──────── TASK MATERIAL ────────
Source: an optimization exercise on an open RTL-to-GDS flow (aim: small area, a short achievable clock period and few clock cycles per item). Production flows keep margins and buffers that such runs may drop. In this exercise RTL edits were held to simulation tests only and were not proved equivalent to the original. No activity file was given, so power comes from the tool's default toggle rates.

==> inputs of 05-01 <==
// fold_compressor
module fold_compressor (
    input  wire        clk,
    input  wire        rst,
    input  wire        in_valid,
    output wire        in_ready,
    input  wire [63:0] in_data,
    input  wire        in_compress,
    output wire        out_valid,
    input  wire        out_ready,
    output wire [63:0] out_data,
    output wire        out_last
);
    localparam integer N = 65;
    localparam [2:0] F_ZERO = 3'd0, F_SP8 = 3'd1, F_SP16 = 3'd2,
                     F_SP32 = 3'd3, F_RAW = 3'd4;
    function [8:0] ones_oh;
        input [7:0] x;
        reg   [8:0] e;
        integer j;
        begin
            e = 9'd1;
            for (j = 0; j < 8; j = j + 1)
                if (x[j]) e = {e[7:0], 1'b0};
            ones_oh = e;
        end
    endfunction
    function [3:0] oh2bin;
        input [8:0] e;
        begin
            oh2bin = {e[8], e[4] | e[5] | e[6] | e[7], e[2] | e[3] | e[6] | e[7],
                      e[1] | e[3] | e[5] | e[7]};
        end
    endfunction
    function [34:0] pack4;
        input [3:0]  s;
        input [31:0] d;
        begin
            case (s)
  ...
export LEC_CHECK = 0
export CAP_MARGIN = 20
export CORE_MARGIN = 2
export CORE_UTILIZATION = 60
export CTS_CLUSTER_DIAMETER = 100
export CTS_CLUSTER_SIZE = 24
export SLEW_MARGIN = 20
export SYNTH_MEMORY_MAX_BITS = 8192
create_clock -name core_clock -period 12.0 [get_ports {clk}]
standard.sh (not shown) runs the stock make flow with config.mk's settings and CLKGATE_MAP_FILE= SYNTH_SCRIPT=/design/flow/synth_recipe.tcl, a recipe that flattens the netlist after the stock synthesis.
==> flow/flow/run.sh <==
#!/bin/bash
# Layout: the standard ORFS flow (standard.sh, unchanged synthesis and
# steps), with the resizer's setup repair aimed at a shorter clock period
# than the 12 ns constraint, so that the layout's slack, not only its
# legality, is optimised. The constraint file itself is not changed.
set -o pipefail
export SETUP_SLACK_MARGIN=7.8
bash standard.sh > standard.log 2>&1
==> inputs of 11-14, as changes to 05-01 <==
--- a/flow/design.v
+++ b/flow/design.v
@@ -196,22 +196,24 @@
     end
     reg       pend_v;                    
     reg [2:0] pend_f;
     reg [3:0] pend_s;
     reg        ob0_v, ob1_v;
     reg        ob1_free;                 
-    reg [63:0] ob0_d, ob1_d;
-    reg        ob0_l, ob1_l;
+    reg [63:0] ob0_d, oh_d, ob1_d;
+    reg        ob0_l, oh_l, ob1_l;
     assign out_valid = ob0_v;
     assign out_data  = ob0_d;
     assign out_last  = ob0_l;
     wire        push_ok = !ob1_v;
     reg         push;
     reg  [63:0] push_d;
     reg         push_l;
     wire        ob0_free = !ob0_v || out_ready;
+    wire [63:0] ob_nd    = ob1_v ? ob1_d : push_d;
+    wire        ob_nl    = ob1_v ? ob1_l : push_l;
     always @(posedge clk) begin
         if (rst_h) begin
             ob0_v    <= 1'b0;
             ob1_v    <= 1'b0;
             ob1_free <= 1'b1;
         end else begin
@@ -221,16 +223,16 @@
                 ob1_free <= 1'b1;
             end else begin
                 ob1_v    <= ob1_v || push;
                 ob1_free <= !(ob1_v || push);
             end
         end
-        if (ob0_free) begin
-            ob0_d <= ob1_v ? ob1_d : push_d;
-            ob0_l <= ob1_v ? ob1_l : push_l;
-        end
+        ob0_d <= ob0_free ? ob_nd : oh_d;
+        ob0_l <= ob0_free ? ob_nl : oh_l;
+        oh_d  <= ob0_free ? ob_nd : ob0_d;
+        oh_l  <= ob0_free ? ob_nl : ob0_l;
         if (ob1_free) begin
             ob1_d <= push_d;
             ob1_l <= push_l;
         end
     end
     reg         st_idle, st_bmap, st_data, st_disc;
@@ -256,18 +258,18 @@
     reg [127:0] bm32w;
     reg [63:0]  bm_beat;
     always @(*) begin : p_bmap
         integer w, j, e, st;
         for (w = 0; w < 8; w = w + 1)
             for (j = 0; j < 8; j = j + 1) begin
-                st = N-1-(8*w+j)+((w < 2) ? w : 2);
+                st = N-1-(8*w+j)+((w < 3) ? w : 3);
                 bm8w[64*w + 8*j +: 8] = nzb[8*st +: 8];
             end
         for (w = 0; w < 4; w = w + 1)
             for (j = 0; j < 16; j = j + 1) begin
-                st = N-1-(16*w+j)+((w < 2) ? w : 2);
+                st = N-1-(16*w+j)+((w < 3) ? w : 3);
                 for (e = 0; e < 4; e = e + 1)
                     bm16w[64*w + 4*j + e] = nzb[8*st+2*e] | nzb[8*st+2*e+1];
             end
         for (w = 0; w < 2; w = w + 1)
             for (j = 0; j < 32; j = j + 1) begin
                 st = N-1-(32*w+j)+w;
@@ -295,31 +297,31 @@
             3'd2:    pk_d = {16'd0, pk_hi[31:0], pk_lo[15:0]};
             3'd3:    pk_d = {8'd0,  pk_hi[31:0], pk_lo[23:0]};
             default: pk_d = {pk_hi[31:0], pk_lo[31:0]};
         endcase
     end
     wire [3:0]  pk_cnt = {1'b0, pk_lo[34:32]} + {1'b0, pk_hi[34:32]};
-    wire        q_lt8  = !q[4] && !q[3];
-    wire        ins    = (st_data || st_bmap) && p_v && q_lt8;
-    wire [127:0] comb  = queue | (ins ? ({64'd0, p_d} << {q[2:0], 3'b000}) : 128'd0);
-    wire [4:0]  tot    = q + (ins ? {1'b0, p_cnt} : 5'd0);
+    wire [4:0]  q_room = q + {1'b0, p_cnt};
+    wire        ins    = (st_data || st_bmap) && p_v && !(q_room[4] && |q_room[3:0]);
+    wire [127:0] comb  = queue | (ins ? ({64'd0, p_d} << {q[3:0], 3'b000}) : 128'd0);
+    wire [4:0]  tot    = ins ? q_room : q;
+    wire        tot8   = tot[4] || tot[3];
     wire        flush  = st_data && !rd_data && (!p_v || ins);   
-    wire        push_q = st_data && push_ok &&
-                         (!q_lt8 || tot[3] || (flush && !dc_full));
+    wire        push_q = st_data && push_ok && (tot8 || (flush && !dc_full));
     wire        data_end = flush && (dc_full || (push_q && push_l));
+    wire        p_free = !p_v || ins;
     wire        hdr_go = st_idle && top_full && push_ok && (pend_v || dec_go);
     wire        bm_end = bm_lastr && push_ok;
-    assign consume = head_v && ((rd_data && (!p_v || q_lt8)) || rd_disc ||
-                                (st_bmap && push_ok &&
-                                 (bm_early || (bm_lastr && (!p_v || q_lt8)))));
+    assign consume = head_v && ((rd_data && p_free) || rd_disc ||
+                                (st_bmap && push_ok && (bm_early || (bm_lastr && p_free))));
     wire [2:0]  hdr_f  = pend_v ? pend_f : best_f;
     wire [3:0]  hdr_s  = pend_v ? pend_s : best_s;
     wire [6:0]  s_beats = {cur_s, 3'b000};
     always @(*) begin
         push   = 1'b0;
-        push_d = q_lt8 ? comb[63:0] : queue[63:0];
+        push_d = comb[63:0];
         push_l = (dcnt == s_beats - 7'd1);
         if (st_idle) begin
             push   = hdr_go;
             push_d = {57'd0, hdr_s, hdr_f};
             push_l = (hdr_f == F_ZERO);
         end else if (st_bmap) begin
@@ -355,14 +357,14 @@
             end
             if (consume && !st_disc)
                 p_v <= 1'b1;
             else if (ins)
                 p_v <= 1'b0;
             if (push_q) begin
-                queue <= q_lt8 ? {64'd0, comb[127:64]} : {64'd0, queue[127:64]};
-                q     <= q_lt8 ? (tot[3] ? tot - 5'd8 : 5'd0) : q - 5'd8;
+                queue <= {64'd0, comb[127:64]};
+                q     <= tot8 ? tot - 5'd8 : 5'd0;
             end else if (ins) begin
                 queue <= comb;
                 q     <= tot;
             end
             if (hdr_go) begin
                 st_idle  <= 1'b0;
@@ -373,13 +375,13 @@
                 rd_disc  <= (hdr_f == F_ZERO);
                 bm_lastr <= 1'b0;
                 bm_early <= (hdr_f == F_SP8) || (hdr_f == F_SP16) || (hdr_f == F_SP32);
             end
             if (st_bmap && push_ok) begin
                 bm_lastr <= (bw + 3'd1 == (cf_sp8 ? 3'd7 : cf_sp16 ? 3'd3 : 3'd1));
-                bm_early <= (bw == 3'd0);
+                bm_early <= (bw < 3'd2);
             end
             if (bm_end) begin
                 st_bmap  <= 1'b0;
                 bm_lastr <= 1'b0;
                 bm_early <= 1'b0;
                 st_data  <= 1'b1;
==> flow/flow/run.sh (replaced) <==
#!/bin/bash
# Layout: the standard ORFS flow (standard.sh, unchanged synthesis and
# steps), with the resizer's setup repair aimed at a shorter clock period
# than the 12 ns constraint, so that the layout's slack, not only its
# legality, is optimised. The constraint file itself is not changed.
set -o pipefail
export SETUP_SLACK_MARGIN=8.3
bash standard.sh > standard.log 2>&1
==> inputs of 11-19, as changes to 05-01 <==
--- a/flow/design.v
+++ b/flow/design.v
@@ -196,22 +196,24 @@
     end
     reg       pend_v;                    
     reg [2:0] pend_f;
     reg [3:0] pend_s;
     reg        ob0_v, ob1_v;
     reg        ob1_free;                 
-    reg [63:0] ob0_d, ob1_d;
-    reg        ob0_l, ob1_l;
+    reg [63:0] ob0_d, oh_d, ob1_d;
+    reg        ob0_l, oh_l, ob1_l;
     assign out_valid = ob0_v;
     assign out_data  = ob0_d;
     assign out_last  = ob0_l;
     wire        push_ok = !ob1_v;
     reg         push;
     reg  [63:0] push_d;
     reg         push_l;
     wire        ob0_free = !ob0_v || out_ready;
+    wire [63:0] ob_nd    = ob1_v ? ob1_d : push_d;
+    wire        ob_nl    = ob1_v ? ob1_l : push_l;
     always @(posedge clk) begin
         if (rst_h) begin
             ob0_v    <= 1'b0;
             ob1_v    <= 1'b0;
             ob1_free <= 1'b1;
         end else begin
@@ -221,16 +223,16 @@
                 ob1_free <= 1'b1;
             end else begin
                 ob1_v    <= ob1_v || push;
                 ob1_free <= !(ob1_v || push);
             end
         end
-        if (ob0_free) begin
-            ob0_d <= ob1_v ? ob1_d : push_d;
-            ob0_l <= ob1_v ? ob1_l : push_l;
-        end
+        ob0_d <= ob0_free ? ob_nd : oh_d;
+        ob0_l <= ob0_free ? ob_nl : oh_l;
+        oh_d  <= ob0_free ? ob_nd : ob0_d;
+        oh_l  <= ob0_free ? ob_nl : ob0_l;
         if (ob1_free) begin
             ob1_d <= push_d;
             ob1_l <= push_l;
         end
     end
     reg         st_idle, st_bmap, st_data, st_disc;
==> flow/flow/run.sh (replaced) <==
#!/bin/bash
# Layout: the standard ORFS flow (standard.sh, unchanged synthesis and
# steps), with the resizer's setup repair aimed at a shorter clock period
# than the 12 ns constraint, so that the layout's slack, not only its
# legality, is optimised. The constraint file itself is not changed.
set -o pipefail
export SETUP_SLACK_MARGIN=8.3
bash standard.sh > standard.log 2>&1
==> flow/config.mk (replaced) <==
export PLATFORM = sky130hd
export DESIGN_NAME = fold_compressor
export DESIGN_NICKNAME = fold_compressor
export VERILOG_FILES = /design/flow/design.v
export SDC_FILE = /design/flow/constraint.sdc
export NUM_CORES = 4
export LEC_CHECK = 0
export CAP_MARGIN = 50
export CORE_MARGIN = 2
export CORE_UTILIZATION = 60
export CTS_CLUSTER_DIAMETER = 100
export CTS_CLUSTER_SIZE = 24
export SLEW_MARGIN = 30
export SYNTH_MEMORY_MAX_BITS = 8192
==> notes.md <==
xor-xnor portion of the synthesized cell area=0.00264; outcome=finished clean; number of enable flip-flop cells after synthesis=4336; net switching power=5300 uW; Routed Wire Length=471000 um; Layout area overhead=11.4%; pwr/cell area=145 nW/um^2; placed inst area=178000 um^2; routed via count=95000
Source of the figures above: 11-19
────────
**WHAT IS NEEDED**
Take the entries above and return only the lines from the one with "q_room = q +" to the one with "tot[4] || tot[3];", both included, unchanged.

**TASK RESULT**
+    wire [4:0]  q_room = q + {1'b0, p_cnt};
+    wire        ins    = (st_data || st_bmap) && p_v && !(q_room[4] && |q_room[3:0]);
+    wire [127:0] comb  = queue | (ins ? ({64'd0, p_d} << {q[3:0], 3'b000}) : 128'd0);
+    wire [4:0]  tot    = ins ? q_room : q;
+    wire        tot8   = tot[4] || tot[3];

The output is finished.